DATA FOR THE TASK

File: config.mk
export PLATFORM = sky130hd
export DESIGN_NAME = canvas_write_ctrl_flat
export DESIGN_NICKNAME = d
export VERILOG_FILES = /design/src/rtl/paint_pkg.sv /design/src/rtl/canvas_write_ctrl_if.sv /design/src/rtl/addr_to_xy.sv /design/src/rtl/canvas_write_ctrl.sv /design/src/flat_wrapper.sv
export SDC_FILE = /design/constraint.sdc
export NUM_CORES = 1
export LEC_CHECK = 0
export BUFFER_PORTS_ARGS = -buffer_cell sky130_fd_sc_hd__buf_2
export CAP_MARGIN = 5
export CORE_MARGIN = 3
export CORE_UTILIZATION = 50
export DETAILED_ROUTE_END_ITERATION = 16
export MAX_ROUTING_LAYER = met4
export PLACE_DENSITY = 0.68
export SLEW_MARGIN = 20
export SYNTH_ARGS = -nofsm -noshare
export SYNTH_HDL_FRONTEND = slang
export SYNTH_SLANG_ARGS = --single-unit
File: constraint.sdc
create_clock -name clk -period 4.6 [get_ports clk]
set_input_delay 0.46 -clock clk [delete_from_list [all_inputs] [get_ports clk]]
set_output_delay 0.46 -clock clk [all_outputs]
set_load 0.05 [all_outputs]
File: src/rtl/paint_pkg.sv
// rtl/paint_pkg.sv - canvas geometry, widths and controller state encoding
package paint_pkg;
    localparam int CANVAS_W    = 160;
    localparam int CANVAS_H    = 120;
    localparam int CANVAS_SIZE = CANVAS_W * CANVAS_H;
    localparam int ADDR_W      = 15;
    localparam int COLOUR_W    = 12;
    // internal arithmetic width, wide enough that y-1 / x-1 wrap far off-canvas
    localparam int CALC_W      = 16;

    typedef enum logic [1:0] {
        ST_IDLE    = 2'd0,
        ST_CONVERT = 2'd1,
        ST_STAMP   = 2'd2,
        ST_CLEAR   = 2'd3
    } state_e;
endpackage

File: src/rtl/canvas_write_ctrl_if.sv
// rtl/canvas_write_ctrl_if.sv - framebuffer write bus with ready backpressure
interface canvas_write_ctrl_if import paint_pkg::*; #(
    parameter int COLOUR_W = 12
);
    logic                fb_we;
    logic [ADDR_W-1:0]   fb_addr;
    logic [COLOUR_W-1:0] fb_data;
    logic                fb_ready;

    modport master (output fb_we, output fb_addr, output fb_data, input fb_ready);
    modport slave  (input fb_we, input fb_addr, input fb_data, output fb_ready);
endinterface

File: src/rtl/addr_to_xy.sv
// rtl/addr_to_xy.sv - iterative linear address to (x,y) divider, one row per cycle
module addr_to_xy import paint_pkg::*; #(
    parameter int WIDTH = 160
) (
    input  logic              clk,
    input  logic              reset,
    input  logic              start,
    input  logic [CALC_W-1:0] addr,
    output logic              done,
    output logic [CALC_W-1:0] x,
    output logic [CALC_W-1:0] y
);
    localparam logic [CALC_W-1:0] W_C = CALC_W'(WIDTH);

    logic              running;
    logic [CALC_W-1:0] rem;

    always_ff @(posedge clk or negedge reset) begin
        if (!reset) begin
            running <= 1'b0;
            rem     <= '0;
            y       <= '0;
        end else if (start) begin
            running <= 1'b1;
            rem     <= addr;
            y       <= '0;
        end else if (running) begin
            if (rem >= W_C) begin
                rem <= rem - W_C;
                y   <= y + CALC_W'(1);
            end else begin
                running <= 1'b0;
            end
        end
    end

    // done is combinational so the caller leaves CONVERT on the same edge the remainder settles
    assign done = running && (rem < W_C);
    assign x    = rem;
endmodule

File: src/rtl/canvas_write_ctrl.sv
// rtl/canvas_write_ctrl.sv - paint stamp and full-canvas clear write sequencer
module canvas_write_ctrl import paint_pkg::*; #(
    parameter int WIDTH    = 160,
    parameter int HEIGHT   = 120,
    parameter int COLOUR_W = 12
) (
    input  logic                 clk,
    input  logic                 reset,
    input  logic                 paint_req,
    input  logic [ADDR_W-1:0]    paint_pixel,
    input  logic [COLOUR_W-1:0]  paint_colour,
    input  logic                 brush_big,
    input  logic                 clear_req,
    input  logic [COLOUR_W-1:0]  clear_colour,
    canvas_write_ctrl_if.master  fb,
    output logic                 busy,
    output logic                 clear_done
);
    localparam logic [1:0] S_IDLE    = ST_IDLE;
    localparam logic [1:0] S_CONVERT = ST_CONVERT;
    localparam logic [1:0] S_STAMP   = ST_STAMP;
    localparam logic [1:0] S_CLEAR   = ST_CLEAR;

    localparam logic [CALC_W-1:0] W_C    = CALC_W'(WIDTH);
    localparam logic [CALC_W-1:0] H_C    = CALC_W'(HEIGHT);
    localparam logic [CALC_W-1:0] SIZE_C = CALC_W'(WIDTH * HEIGHT);

    logic [1:0]          state;
    logic [CALC_W-1:0]   lat_pixel;
    logic [COLOUR_W-1:0] lat_colour;
    logic                lat_big;
    logic                match_valid;
    logic [CALC_W-1:0]   x_r;
    logic [CALC_W-1:0]   y_r;
    logic [1:0]          dy_i;
    logic [1:0]          dx_i;
    logic [CALC_W-1:0]   clr_addr;
    logic [COLOUR_W-1:0] clr_colour_r;
    logic                clr_pend;
    logic [COLOUR_W-1:0] pend_colour;

    logic [CALC_W-1:0]   pix_ext;
    logic                paint_ok;
    logic                div_start;
    logic                div_done;
    logic [CALC_W-1:0]   div_x;
    logic [CALC_W-1:0]   div_y;
    logic [CALC_W-1:0]   xx;
    logic [CALC_W-1:0]   yy;
    logic [CALC_W-1:0]   stamp_addr;
    logic                on_canvas;
    logic                stamp_last;
    logic                stamp_adv;

    assign pix_ext  = {{(CALC_W-ADDR_W){1'b0}}, paint_pixel};
    assign paint_ok = paint_req && (pix_ext < SIZE_C) &&
                      !(match_valid && pix_ext == lat_pixel &&
                        paint_colour == lat_colour && brush_big == lat_big);
    assign div_start = (state == S_IDLE) && !clear_req && !clr_pend && paint_ok;

    addr_to_xy #(.WIDTH(WIDTH)) u_addr_to_xy (
        .clk   (clk),
        .reset (reset),
        .start (div_start),
        .addr  (pix_ext),
        .done  (div_done),
        .x     (div_x),
        .y     (div_y)
    );

    // offsets are stored biased by +1; x-1 / y-1 at the edge wraps to a huge unsigned value
    assign xx         = x_r + CALC_W'(dx_i) - CALC_W'(1);
    assign yy         = y_r + CALC_W'(dy_i) - CALC_W'(1);
    assign on_canvas  = (xx < W_C) && (yy < H_C);
    assign stamp_addr = yy * W_C + xx;
    assign stamp_last = !lat_big || (dy_i == 2'd2 && dx_i == 2'd2);
    assign stamp_adv  = !on_canvas || fb.fb_ready;

    assign busy = (state != S_IDLE);

    always_comb begin
        fb.fb_we   = 1'b0;
        fb.fb_addr = '0;
        fb.fb_data = '0;
        case (state)
            S_STAMP: begin
                fb.fb_we   = on_canvas;
                fb.fb_addr = on_canvas ? stamp_addr[ADDR_W-1:0] : '0;
                fb.fb_data = lat_colour;
            end
            S_CLEAR: begin
                fb.fb_we   = 1'b1;
                fb.fb_addr = clr_addr[ADDR_W-1:0];
                fb.fb_data = clr_colour_r;
            end
            default: ;
        endcase
    end

    always_ff @(posedge clk or negedge reset) begin
        if (!reset) begin
            state        <= S_IDLE;
            lat_pixel    <= '0;
            lat_colour   <= '0;
            lat_big      <= 1'b0;
            match_valid  <= 1'b0;
            x_r          <= '0;
            y_r          <= '0;
            dy_i         <= 2'd0;
            dx_i         <= 2'd0;
            clr_addr     <= '0;
            clr_colour_r <= '0;
            clr_pend     <= 1'b0;
            pend_colour  <= '0;
            clear_done   <= 1'b0;
        end else begin
            clear_done <= 1'b0;
            if (!paint_req) match_valid <= 1'b0;
            // a clear arriving mid-paint waits; the first requester's colour is kept
            if ((state == S_CONVERT || state == S_STAMP) && clear_req && !clr_pend) begin
                clr_pend    <= 1'b1;
                pend_colour <= clear_colour;
            end
            case (state)
                S_IDLE: begin
                    if (clear_req || clr_pend) begin
                        state        <= S_CLEAR;
                        clr_colour_r <= clear_req ? clear_colour : pend_colour;
                        clr_pend     <= 1'b0;
                        clr_addr     <= '0;
                    end else if (paint_ok) begin
                        lat_pixel  <= pix_ext;
                        lat_colour <= paint_colour;
                        lat_big    <= brush_big;
                        state      <= S_CONVERT;
                    end
                end
                S_CONVERT: begin
                    if (div_done) begin
                        x_r   <= div_x;
                        y_r   <= div_y;
                        dy_i  <= lat_big ? 2'd0 : 2'd1;
                        dx_i  <= lat_big ? 2'd0 : 2'd1;
                        state <= S_STAMP;
                    end
                end
                S_STAMP: begin
                    if (stamp_adv) begin
                        if (stamp_last) begin
                            state       <= S_IDLE;
                            match_valid <= 1'b1;
                        end else if (dx_i == 2'd2) begin
                            dx_i <= 2'd0;
                            dy_i <= dy_i + 2'd1;
                        end else begin
                            dx_i <= dx_i + 2'd1;
                        end
                    end
                end
                S_CLEAR: begin
                    if (fb.fb_ready) begin
                        if (clr_addr == SIZE_C - CALC_W'(1)) begin
                            state       <= S_IDLE;
                            clr_addr    <= '0;
                            clear_done  <= 1'b1;
                            match_valid <= 1'b0;
                        end else begin
                            clr_addr <= clr_addr + CALC_W'(1);
                        end
                    end
                end
                default: state <= S_IDLE;
            endcase
        end
    end
endmodule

DESCRIPTION OF THE TASK
There is a run of lines above from the one with "localparam logic [1:0] S_IDLE" to the one with "paint_colour == lat_colour"; print exactly that run, both ends included, and nothing else.

ANSWER TO THE PROBLEM
    localparam logic [1:0] S_IDLE    = ST_IDLE;
    localparam logic [1:0] S_CONVERT = ST_CONVERT;
    localparam logic [1:0] S_STAMP   = ST_STAMP;
    localparam logic [1:0] S_CLEAR   = ST_CLEAR;

    localparam logic [CALC_W-1:0] W_C    = CALC_W'(WIDTH);
    localparam logic [CALC_W-1:0] H_C    = CALC_W'(HEIGHT);
    localparam logic [CALC_W-1:0] SIZE_C = CALC_W'(WIDTH * HEIGHT);

    logic [1:0]          state;
    logic [CALC_W-1:0]   lat_pixel;
    logic [COLOUR_W-1:0] lat_colour;
    logic                lat_big;
    logic                match_valid;
    logic [CALC_W-1:0]   x_r;
    logic [CALC_W-1:0]   y_r;
    logic [1:0]          dy_i;
    logic [1:0]          dx_i;
    logic [CALC_W-1:0]   clr_addr;
    logic [COLOUR_W-1:0] clr_colour_r;
    logic                clr_pend;
    logic [COLOUR_W-1:0] pend_colour;

    logic [CALC_W-1:0]   pix_ext;
    logic                paint_ok;
    logic                div_start;
    logic                div_done;
    logic [CALC_W-1:0]   div_x;
    logic [CALC_W-1:0]   div_y;
    logic [CALC_W-1:0]   xx;
    logic [CALC_W-1:0]   yy;
    logic [CALC_W-1:0]   stamp_addr;
    logic                on_canvas;
    logic                stamp_last;
    logic                stamp_adv;

    assign pix_ext  = {{(CALC_W-ADDR_W){1'b0}}, paint_pixel};
    assign paint_ok = paint_req && (pix_ext < SIZE_C) &&
                      !(match_valid && pix_ext == lat_pixel &&
                        paint_colour == lat_colour && brush_big == lat_big);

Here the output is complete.